Thought about your Information Technology department lately?
You know, those folks you call upon when your computer is rebelling and productivity has ground to a screeching halt? Without IT your core business processes could not function. But have you considered their role in your organization’s export compliance?
If you’re an exporter of military parts, products or technology, safe and secure data access has to be top priority to avoid doing business with undesirables or becoming the victim of a cyber-attack. A top notch IT team is essential to protecting your company’s interests. A few ways IT professionals can help solidify your company’s compliance to International Traffic in Arms Regulations (ITAR):
Explaining all that mumbo jumbo
IT professionals can help classify technical data that is generated either by your company or by third parties. Their clarification of jargon and understanding of end-uses helps those ultimately responsible – and who may not have a technical background – to make informed, compliant export decisions. Their expertise is also required to label technical data. IT plays a key role in creating processes to address development and procurement – identifying controlled data at all stages of the development process and identifying controlled data from all business partners.
Determining what’s not meant for all eyes
Companies require a clear IT policy regarding electronic export via email, File Transfer Protocol (FTP), collaboration sites, and shared development tools. Appropriate restrictions around all controlled documents (including protection of hard copies) need to be in place and understood by everyone.
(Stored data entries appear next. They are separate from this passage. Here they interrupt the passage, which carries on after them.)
## src/nbrp_pkg.sv

```systemverilog
// Package for the nonzero-balanced row partition core.
// Holds sizes, field codes, sequencer states and the weight-unit control struct.
// No dependencies.
`default_nettype none

package nbrp_pkg;

    // Storage sizes
    localparam int OFFSET_DEPTH = 4096;
    localparam int MAX_DEVICES  = 16;

    // Field widths
    localparam int VALUE_W   = 32;
    localparam int DEV_ID_W  = 16;
    localparam int OUT_ROW_W = 12;

    // Derived widths
    localparam int ROW_W   = $clog2(OFFSET_DEPTH);
    localparam int CNT_W   = $clog2(OFFSET_DEPTH + 1);
    localparam int DCNT_W  = $clog2(MAX_DEVICES + 1);
    localparam int DIDX_W  = (MAX_DEVICES > 1) ? $clog2(MAX_DEVICES) : 1;
    // prefix weight: signed offset difference plus row number
    localparam int PW_W    = VALUE_W + 2;
    // prefix weight scaled by the device count, and the running target
    localparam int PROD_W  = PW_W + DCNT_W + 1;
    localparam int DIFF_W  = PROD_W + 1;

    // Item kinds
    localparam logic KIND_OFFSET = 1'b0;
    localparam logic KIND_DEVICE = 1'b1;

    // Sequencer states
    typedef enum logic [3:0] {
        S_LOAD,
        S_INIT,
        S_TOT,
        S_TOT2,
        S_DEV,
        S_SCHK,
        S_RD,
        S_PW,
        S_MUL,
        S_CMP,
        S_EMIT
    } t_state;

    // What a weight evaluation feeds back into
    typedef enum logic [1:0] {
        RET_SRCH,
        RET_ABOVE,
        RET_BELOW
    } t_ret;

    // Weight unit control
    typedef struct packed {
        logic pw_en;
        logic use_last;
        logic mul_en;
    } t_wu_ctrl;

endpackage : nbrp_pkg

`default_nettype wire

```

## src/nbrp_weight_unit.sv

```systemverilog
// Shared arithmetic unit: prefix weight of a row, then scaled by the device count.
// Two register stages (subtract/add, multiply). Depends on nbrp_pkg.
`default_nettype none

module nbrp_weight_unit
    import nbrp_pkg::*;
(
    input  wire logic                     i_clk,
    input  wire t_wu_ctrl                 i_ctrl,
    input  wire logic [VALUE_W-1:0]       i_rdata,
    input  wire logic [VALUE_W-1:0]       i_off_last,
    input  wire logic [VALUE_W-1:0]       i_off0,
    input  wire logic [ROW_W-1:0]         i_addr,
    input  wire logic [DCNT_W-1:0]        i_k,
    output logic signed [PW_W-1:0]        o_pw,
    output logic signed [PROD_W-1:0]      o_prod
);

    logic [VALUE_W-1:0]       src;
    logic signed [PROD_W-1:0] k_ext;
    logic signed [PROD_W-1:0] pw_ext;

    assign src    = i_ctrl.use_last ? i_off_last : i_rdata;
    assign k_ext  = PROD_W'($signed({1'b0, i_k}));
    assign pw_ext = PROD_W'(o_pw);

    // Prefix weight: offset[r] - offset[0] + r, exact in PW_W signed bits
    always_ff @(posedge i_clk) begin
        if (i_ctrl.pw_en) begin
            o_pw <= $signed(PW_W'(src) - PW_W'(i_off0) + PW_W'(i_addr));
        end
    end

    // Scale by the device count
    always_ff @(posedge i_clk) begin
        if (i_ctrl.mul_en) begin
            o_prod <= pw_ext * k_ext;
        end
    end

endmodule : nbrp_weight_unit

`default_nettype wire

```

## config.mk

```make
export PLATFORM = sky130hd
export DESIGN_NAME = nbrp_weight_unit
export DESIGN_NICKNAME = d
export VERILOG_FILES = /design/src/nbrp_pkg.sv /design/src/nbrp_weight_unit.sv
export SDC_FILE = /design/constraint.sdc
export NUM_CORES = 1
export LEC_CHECK = 0
export BUFFER_PORTS_ARGS = -buffer_cell sky130_fd_sc_hd__clkbuf_2
export CORE_ASPECT_RATIO = 0.6
export CORE_MARGIN = 1
export CORE_UTILIZATION = 51
export CTS_CLUSTER_DIAMETER = 150
export DETAILED_ROUTE_END_ITERATION = 12
export GPL_TIMING_DRIVEN = 0
export HOLD_SLACK_MARGIN = 0.06
export PLACE_DENSITY = 0.83
export SLEW_MARGIN = 20
export SYNTH_ARGS = -nofsm -noshare
export SYNTH_HDL_FRONTEND = slang
export SYNTH_SLANG_ARGS = --single-unit
```

## constraint.sdc

```tcl
create_clock -name i_clk -period 6.9 [get_ports i_clk]
set_clock_uncertainty 0.2 [all_clocks]
set_input_delay 1.38 -clock i_clk [delete_from_list [all_inputs] [get_ports i_clk]]
set_output_delay 1.38 -clock i_clk [all_outputs]
set_load 0.02 [all_outputs]
```

== After elaboration in Yosys (flattened, before gate mapping) ==
Cells that the tools add are included.
Widths: inputs -> output; s select.
Operators by class
  mux-type cells: 1
  multipliers: 1
  $add $sub $neg: 2
Operators with widths (number)
  $mul 34x6->40: 1
  $add 33x13->34: 1
  $sub 32x32->33: 1
  $mux 32: 1
Word-level totals
  word-level logic and storage cells: 6
  bits in registers: 74
  output and inout bits: 74
  input port bits: 117

== Longest topological paths before layout ==
Gate-level depths: netlist of run 1.
  word-level depth: 3
  mapped depth: 21
  gate-level depth less buffers: 19

== Least setup slack after synthesis of run 1 ==
Ideal clock, no wire load.
  path kind: input -> register
  start point: input i_k[1]
  end point: register o_prod[39], data pin
  path buffers: 2
  required time: 6.440 ns
  setup slack: 0.830 ns
  cell stages on the path: 19
  arrival: 5.610 ns
  cell sequence: clkbuf_1 and2_1 fa_1 fa_1 inv_1 fa_1 inv_1 ha_1 clkbuf_1 a21oi_1 o22ai_1 a211oi_1 o21bai_1 o21a_1 o21a_1 a2111oi_0 o21bai_1 a21oi_1 xnor2_1
Between the ends
  cells in the longest elaborated chain, start to end: 1
RTL lines
  start: declaration: line nbrp_weight_unit.sv:14  | input wire logic [DCNT_W-1:0] i_k,
  $mul 34x6->40: line nbrp_weight_unit.sv:37  | o_prod <= pw_ext * k_ext;
  end signal: assignment: line nbrp_weight_unit.sv:37
  end: declaration: line nbrp_weight_unit.sv:16  | output logic signed [PROD_W-1:0] o_prod
Every way passes these cells.
A chain may end at the register's enable or synchronous reset.

== Worst setup path in the final report of run 1 ==
  start point: input i_k[2]
  end point: register o_prod[39], data pin
The elaborated chain is that of the path after synthesis.
==> src/rtl/pbafs_ctrl.sv <==
// Controller for the flag statistics block: clearing pass, accept, execute.
// Depends on pbafs_pkg and assert_macros.svh.
`include "assert_macros.svh"
module pbafs_ctrl (
   input  logic                   clock,
   input  logic                   reset,
   input  logic                   req_tvalid,
   output logic                   req_tready,
   input  pbafs_pkg::ctl_stat_type stat,
   output pbafs_pkg::ctl_cmd_type  cmd
);
   import pbafs_pkg::*;

   typedef enum logic [2:0] {
      ST_CLEAR = 3'b001,
      ST_IDLE  = 3'b010,
      ST_EXEC  = 3'b100
   } state_type;

   state_type state_ff, state_in;
   logic      accept;

   assign req_tready = (state_ff == ST_IDLE);
   assign accept     = req_tvalid & req_tready;

   always_comb begin
      state_in     = state_ff;
      cmd          = '0;
      cmd.capture  = accept;
      case (state_ff)
         ST_CLEAR: begin
            cmd.clear_wr = 1'b1;
            if (stat.clear_last) state_in = ST_IDLE;
         end
         ST_IDLE: begin
            if (accept) state_in = ST_EXEC;
         end
         ST_EXEC: begin
            if (stat.is_read) begin
               if (!stat.rsp_busy) begin
                  cmd.load_rsp = 1'b1;
                  state_in     = ST_IDLE;
               end
            end else begin
               cmd.update = 1'b1;
               state_in   = ST_IDLE;
            end
         end
         default: state_in = ST_CLEAR;
      endcase
   end

   always_ff @(posedge clock) begin
      if (reset) begin
         state_ff <= ST_CLEAR;
      end else begin
         state_ff <= state_in;
      end
   end

   `ASSERT_NEXT(a_accept_exec, clock, reset, accept, state_ff == ST_EXEC)
   `ASSERT_NEXT(a_clear_holds, clock, reset, (state_ff == ST_CLEAR) && !stat.clear_last,
                state_ff == ST_CLEAR)
   `ASSERT_IMPLY(a_no_cmd_clash, clock, reset, cmd.clear_wr, !cmd.update && !cmd.load_rsp)

endmodule

==> config.mk <==
export PLATFORM = sky130hd
export DESIGN_NAME = pbafs_ctrl
export DESIGN_NICKNAME = d
export VERILOG_FILES = /design/src/rtl/pbafs_pkg.sv /design/src/rtl/pbafs_ctrl.sv
export VERILOG_INCLUDE_DIRS = /design/src /design/src/rtl
export SDC_FILE = /design/constraint.sdc
export NUM_CORES = 1
export LEC_CHECK = 0
export BUFFER_PORTS_ARGS = -buffer_cell sky130_fd_sc_hd__buf_2
export CORE_AREA = 2 2 39 41
export DETAILED_ROUTE_END_ITERATION = 8
export DIE_AREA = 0 0 41 43
export PLACE_DENSITY = 0.42
export SLEW_MARGIN = 25
export SYNTH_ARGS = -nofsm -noshare
export SYNTH_HDL_FRONTEND = slang
export SYNTH_SLANG_ARGS = --single-unit
==> constraint.sdc <==
create_clock -name clock -period 2.9 [get_ports clock]
set_input_delay 0.145 -clock clock [delete_from_list [all_inputs] [get_ports clock]]
set_output_delay 0.145 -clock clock [all_outputs]
set_load 0.05 [all_outputs]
Data maintained on shared company systems and sent outside the country must be marked as export-controlled, and documents electronically tagged so that appropriate restrictions can be put in place. A thorough export compliance review should be completed prior to granting system access to suppliers, customers or other third parties, and even certain employees.
Deciding where things live
Your IT team can illuminate the importance of how controlled information comes into your company (i.e. from which third parties, where they’re located, through what portals and into what systems), and the specific systems/facilities in which controlled information is stored, used and handled. IT professionals should play a significant role in determining where your data – both internal and external – resides. They can influence decisions about where servers are located and who has access. They should also be responsible for auditing and maintaining access restrictions to be sure there are no gaps that could put security at risk.
Checking up on themselves
Regular IT self-audits provide prime opportunities to review key elements of your ITAR compliance: records of licenses and license exceptions, self-classifications and commodity jurisdiction determinations, logs for all transfers of technical data (e.g. site visits, phone conferences, etc.). It’s a good time to evaluate the official systems on which controlled data is stored (and ensure employees understand them), and the data access points for both third parties and employees. All self-audit results should be fully documented both for future reference and government audit-readiness.
The contributions of your IT department are vital to your daily business operations, but don’t forget they’re also vital to maintaining your company’s high export compliance standards.